Jesus said, There was a rich person who had a great deal of money. He said, "I shall invest my money so that I may sow, reap, plant, and fill my storehouses with produce, that I may lack nothing." These were the things he was thinking in his heart, but that very night he died. Anyone here with two ears had better listen!
(Thomas, Logion 63)
My meditation period was punctuated repeatedly this morning by the cries of our tubby tabby, Sophie, who has a bladder infection and has been isolated in the downstairs bathroom to keep her from peeing all over the house. And when I rose from my chair it was to find our other big guy, Alex, studiously watching the fish in their newly protected tanks.
So this morning's readings and experiences seem to be all about our unfortunate tendency to want what we can't have -- and clearly we humans are not the only ones subject to that sort of longing. Alex has food in his dish, so it's not that he's hungry. But there is a determination in his gaze that leads me to believe he's not just playing with those fish, he WANTS them.

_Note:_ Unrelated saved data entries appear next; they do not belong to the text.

From an optimization exercise on the open Yosys and OpenROAD flow, aimed at small area; shortcuts taken in it are not production practice.
At most, simulation tests tie the RTL to the original design; equivalence was not proved.
The clock port is modelled as an ideal driver; clocking choices that lean on that would not hold on a real chip.
Power and IR drop assume default switching activity.

==> run Y <==
==> flow/design.v (excerpt) <==
module project(clk, reset, button1, button0, led5, led4, led3, led2, led1, led0, alarmon, what);
export LEC_CHECK = 0
export ABC_AREA = 1
export CAP_MARGIN = 20
export CORE_MARGIN = 2
export CORE_UTILIZATION = 40
export CTS_BUF_LIST = sky130_fd_sc_hd__clkbuf_4 sky130_fd_sc_hd__clkbuf_8
export CTS_CLUSTER_SIZE = 30
export SLEW_MARGIN = 20
create_clock -name core_clock -period 10.0 [get_ports {clk}]
standard.sh (not shown) runs the stock make flow with config.mk's settings and CLKGATE_MAP_FILE= SYNTH_SCRIPT=/design/flow/synth_recipe.tcl, a recipe that flattens the netlist after the stock synthesis.
==> flow/flow/run.sh <==
#!/bin/bash
# Standard layout, with single-drive buffers on the ports.
set -euo pipefail
export BUFFER_PORTS_ARGS="-buffer_cell sky130_fd_sc_hd__buf_1"
bash standard.sh > standard_flow.log 2>&1
==> run P (differences from run Y) <==
==> flow/flow/run.sh (replaced) <==
#!/bin/bash
# Standard layout, with an area-oriented ABC script and no half-adder extraction in synthesis,
# single-drive buffers on the ports and a small clock tree.
set -euo pipefail
{ cat flow/overrides.tcl; cat synth_recipe.tcl; } > own_synth.tcl
export OWN_ABC_SCRIPT=$PWD/flow/area.abc
export BUFFER_PORTS_ARGS="-buffer_cell sky130_fd_sc_hd__buf_1"
export CTS_ARGS="-sink_clustering_enable -repair_clock_nets -root_buf sky130_fd_sc_hd__clkbuf_8 -buf_list sky130_fd_sc_hd__clkbuf_8 -sink_clustering_size 40 -sink_clustering_max_diameter 300"
bash standard.sh SYNTH_SCRIPT=$PWD/own_synth.tcl > standard_flow.log 2>&1
==> flow/flow/area.abc (new file) <==
strash
&get -n
&fraig -x
&put
scorr
dc2
strash
&get -n
&dch -f
&nf -R 1000
&put
topo
==> flow/flow/overrides.tcl (new file) <==
proc extract_fa {args} { puts "own flow: no adder extraction" }
proc abc {args} {
  set i [lsearch -exact $args -script]
  if {$i >= 0} { set args [lreplace $args $i [expr {$i + 1}] -script $::env(OWN_ABC_SCRIPT)] }
  yosys abc {*}$args
}
ABC_AREA = not set   (was 1)
CTS_BUF_LIST = not set   (was sky130_fd_sc_hd__clkbuf_4 sky130_fd_sc_hd__clkbuf_8)
CTS_CLUSTER_SIZE = not set   (was 30)
==> comparison table <==
Outcome: run Y complete, no violations; run P complete, no violations
Drt first-iter violations: run Y 152; run P 182
Final standard cell utilization of the core: run Y 45.0%; run P 46.3%
Non-Clock Inverter Count: run Y 102; run P 9
Total via count after detailed routing: run Y 4186; run P 3458
WL met1: run Y 4550 um; run P 4620 um
Slew of the pin with the lowest slew margin: run Y 0.671 ns; run P 0.760 ns
Die width: run Y 115 um; run P 104 um
Share of post-route cells with drive strength above 1: run Y 5.17%; run P 3.79%
Final instance count without filler cells: run Y 862; run P 661
Number of global-route vias before repair: run Y 3821; run P 3188
Total number of multi-input combinational cells: run Y 463; run P 368
Net load switching power: run Y 0.648 mW; run P 0.620 mW
Seq/total area: run Y 32.4%; run P 38.8%
Wirelength, routed: run Y 9480 um; run P 9040 um
Logic power comb: run Y 0.759 mW; run P 0.686 mW
Row Count: run Y 40; run P 36
CP peak stage delay: run Y 0.40 ns; run P 0.62 ns
Area of the die: run Y 0.0131 mm^2; run P 0.0107 mm^2
Tap Cells: run Y 147; run P 133
Placed instance count: run Y 846; run P 645
Function was not checked in any run of this note: the RTL went through the layout flow alone.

And Sophie has been provided with food (usually a prime motivator for her, now standing in her dish uneaten) and water, a comfy bed and a catbox, and still she cries to come out. It's not that she's desperate to be with us: she spends most of her days in hiding from Alex and the dog, who both adore her and seem to want to lick her incessantly. And she's terrified of us right now, because when we do manage to find her we're always stuffing her full of medications (she has an ear infection, too). So you would think she'd be grateful for her protected surroundings. But of course, they are unfamiliar, and she has no control over them, so she's not thrilled. And yet I'm not sure she'd be all that contented anywhere else, either -- and, of course, her illness is also making her uncomfortable.
But most everyone I know is pretty uncomfortable right now. We mostly all have what we need, for the moment, but no one is quite sure how long that will be true, or what sort of additional losses lie around the corner. We've been doing what that rich man in the gospel is planning for quite a while now, we Americans, but somehow all the produce in our storehouses seems to have dwindled in spite of our efforts -- or perhaps we've been so busy building those storehouses we've forgotten to fill them? And there is that scary thought, that without any financial cushion to speak of, a single natural disaster could blow over those storehouses, and there we would stand, exposed, hungry, and bereft of all our clever defenses and acquisitions.

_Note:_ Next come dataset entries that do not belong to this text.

Context: an optimization exercise on an open-source flow, tuned for small area. The choices shown serve that exercise and are no tape-out recipe.
Where RTL was checked, it was by simulation tests only, not by an equivalence proof against the original.
Function not checked in run 2: the RTL went through the layout flow alone.
The clock port is modelled as an ideal driver; clocking choices that lean on that would not hold on a real chip.

==> flow/design.v (outline; a module is shown in full before it is edited, if it fits) <==
// module ProcessingElement: 40 lines
// module Select3: 8 lines
// module FullAdder: 4 lines
// module AccumulatorTree: 1708 lines
// module PE_Array: 41 lines
// module PE_Matrix: 30 lines
module PE_Matrix(
    input clk,
    input rst,                 
    input [47:0] enable,       
    input [11:0] read_weight,  
    input [11:0] read_data,    
    input [11:0] forwarding_enable,  
    input [31:0] data_bus,     
    input [31:0] weight_bus,   
    input [127:0] partial_sum,  
    output [127:0] accumulated_output  
);
  // ...
==> flow/run.sh <==
#!/bin/bash
# synth_recipe.tcl (not shown) runs the flow's synth.tcl, then flattens the netlist and writes it again
# the make line also repeats each setting of config.mk as NAME=value (left out here)
make -C /OpenROAD-flow-scripts/flow DESIGN_CONFIG=/design/flow/config.mk WORK_HOME=/design/flow/orfs CLKGATE_MAP_FILE= SYNTH_SCRIPT=/design/flow/synth_recipe.tcl finish
==> flow/config.mk <==
export PLATFORM = sky130hd
export DESIGN_NAME = PE_Matrix
export DESIGN_NICKNAME = PE_Matrix
export VERILOG_FILES = /design/flow/design.v
export SDC_FILE = /design/flow/constraint.sdc
export NUM_CORES = 4
export LEC_CHECK = 0
export CAP_MARGIN = 20
export CORE_MARGIN = 2
export CORE_UTILIZATION = 40
export CTS_BUF_LIST = sky130_fd_sc_hd__clkbuf_16
export CTS_CLUSTER_DIAMETER = 100
export CTS_CLUSTER_SIZE = 24
export PLACE_DENSITY = 0.6
export SLEW_MARGIN = 20
export SYNTH_HIERARCHICAL = 1
==> flow/constraint.sdc <==
create_clock -name core_clock -period 5.0 [get_ports {clk}]
set_input_delay 1.0000 -clock core_clock [delete_from_list [all_inputs] [get_ports {clk}]]
set_output_delay 1.0000 -clock core_clock [all_outputs]
set_load 0.01 [all_outputs]
==> notes.md, run 1 <==
- Final setup violating endpoints: 0
- Max FFs per register: 408
- Non-Clock Buffer Count: 839
- Met3 wire len: 61.8 mm
- Uppermost routed layer: met5
- Mapped Avg Cell Area: 12.7 um^2
- Count leader, synth: nand2_1
- DP Cell Count: 17500
- Synth Cell Area: 156000 um^2
- Postcts setup bufs: 0
- RSZ-0062 raised after global routing: no
- PostCTS Resize Cnt: 0
- Critical path data required time: 5.86 ns
- CTS tree: built
- Storage element area: 56400 um^2
- Status: finished clean
- IO buf count: 381
- Placer Congestion: 1.04
- Biggest register: pe_array_block.pe_array.accum_tree.sum_a
- Simple-Gate Fraction of Synth Area: 9.17%
- Max-slew violations: 0
- CP delay by family, top: adder cells
- First-pass GRT wire length: 794 mm
- Post-Synth XOR/XNOR Area: 0.990%
- Routed Antenna Nets: 0
This is an optimization exercise on Yosys and OpenROAD, whose aim is small area, not a production implementation. RTL that was checked went through simulation tests only; none was proved equivalent to the original.

==> flow/design.v (excerpt) <==
module BridgeTop(Hclk, Hresetn, Hwrite, Hreadyin, Hreadyout, Hwdata, Haddr, Htrans,
                Prdata, Penable, Pwrite, Pselx, Paddr, Pwdata, Hresp, Hrdata);
For scale: ~360 cells after synthesis, roughly 140 flip-flops, about 210 I/O pins.
==> module BridgeTop, before the edit <==
module BridgeTop(Hclk, Hresetn, Hwrite, Hreadyin, Hreadyout, Hwdata, Haddr, Htrans,
                Prdata, Penable, Pwrite, Pselx, Paddr, Pwdata, Hresp, Hrdata);
input Hclk, Hresetn, Hwrite, Hreadyin;
input [1:0] Htrans;
input [31:0] Hwdata, Haddr, Prdata;
output reg Penable, Pwrite, Hreadyout;
output [1:0] Hresp;
output reg [2:0] Pselx;
output reg [31:0] Paddr, Pwdata;
output [31:0] Hrdata;
assign Hrdata = Prdata;
assign Hresp = 2'b00;
localparam [2:0] S_IDLE   = 3'b000,
                 S_WWAIT  = 3'b001,
                 S_READ   = 3'b011,
                 S_WRITE  = 3'b111,
                 S_WRITEP = 3'b101,
                 S_ENABLE = 3'b100,
                 S_WEPR   = 3'b110,
                 S_WEPW   = 3'b010;
wire in_win = Haddr[31] & ~Haddr[30] & ~Haddr[29] & ~Haddr[28] & ~(Haddr[27] & Haddr[26]);
wire valid  = Hreadyin & Htrans[1] & in_win;
wire [2:0] selx = in_win ? {Haddr[27], Haddr[26], ~(Haddr[27] | Haddr[26])} : 3'b000;
reg [2:0] state, state_n;
reg [31:0] a_q, d_q;
always @(*) begin
    case (state)
        S_WWAIT, S_WEPW: state_n = valid ? S_WRITEP : S_WRITE;
        S_READ:          state_n = S_ENABLE;
        S_WRITE:         state_n = ~valid ? S_ENABLE : (Hwrite ? S_WEPW : S_WEPR);
        S_WRITEP:        state_n = Hwrite ? S_WEPW : S_WEPR;
        S_WEPR:          state_n = S_READ;
        default:         state_n = ~valid ? S_IDLE : (Hwrite ? S_WWAIT : S_READ);
    endcase
end
wire st_rd  = (state == S_READ);
wire st_wr  = (state == S_WRITE) | (state == S_WRITEP);
wire st_en  = (state == S_ENABLE) | (state == S_WEPR) | (state == S_WEPW);
wire st_sel = ~((state == S_IDLE) | (state == S_WWAIT));
wire hold   = (state == S_WEPW) & valid;
wire ld_a  = st_rd | st_wr;
wire ld_d  = st_wr;
wire a_new = Hresetn & ~hold;
wire a_old = Hresetn & hold;
wire p_new = Hresetn & ld_a;
wire p_old = Hresetn & ~ld_a;
wire w_new = Hresetn & ld_d;
wire w_old = Hresetn & ~ld_d;
always @(posedge Hclk) begin
    a_q    <= ({32{a_new}} & Haddr)  | ({32{a_old}} & a_q);
    d_q    <= ({32{a_new}} & Hwdata) | ({32{a_old}} & d_q);
    Paddr  <= ({32{p_new}} & a_q)    | ({32{p_old}} & Paddr);
    Pwdata <= ({32{w_new}} & d_q)    | ({32{w_old}} & Pwdata);
end
always @(posedge Hclk) begin
    if (~Hresetn) begin
        state      <= S_IDLE;
        Pwrite     <= 1'b0;
        Pselx      <= 3'b000;
        Penable    <= 1'b0;
        Hreadyout  <= 1'b0;
    end else begin
        state      <= state_n;
        if (ld_a)
            Pwrite <= st_wr;
        Pselx      <= st_sel ? selx : 3'b000;
        Penable    <= st_en;
        Hreadyout  <= ~ld_a;
    end
end
endmodule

So what will be left for us at that point? What will be left for you? Will there be family, friends, neighbors -- relationships in which we might find shelter? Will there be hope, or faith, or courage -- those elements that can keep us going when times are tough, which often flow out of a relationship with God? Or will we discover that our nest-building efforts have isolated us; that when the nest is gone there will be nothing left?
And, as my husband is fond of saying to our kids when they screw up, what have we learned from this?
1 comment:
Excellent question from Chris. We are back in "liminal space" (are we ever out of it?), and there is no way to ignore it.
I was going to ask about Sophie. So glad it's something relatively simple, that can be cured with medication.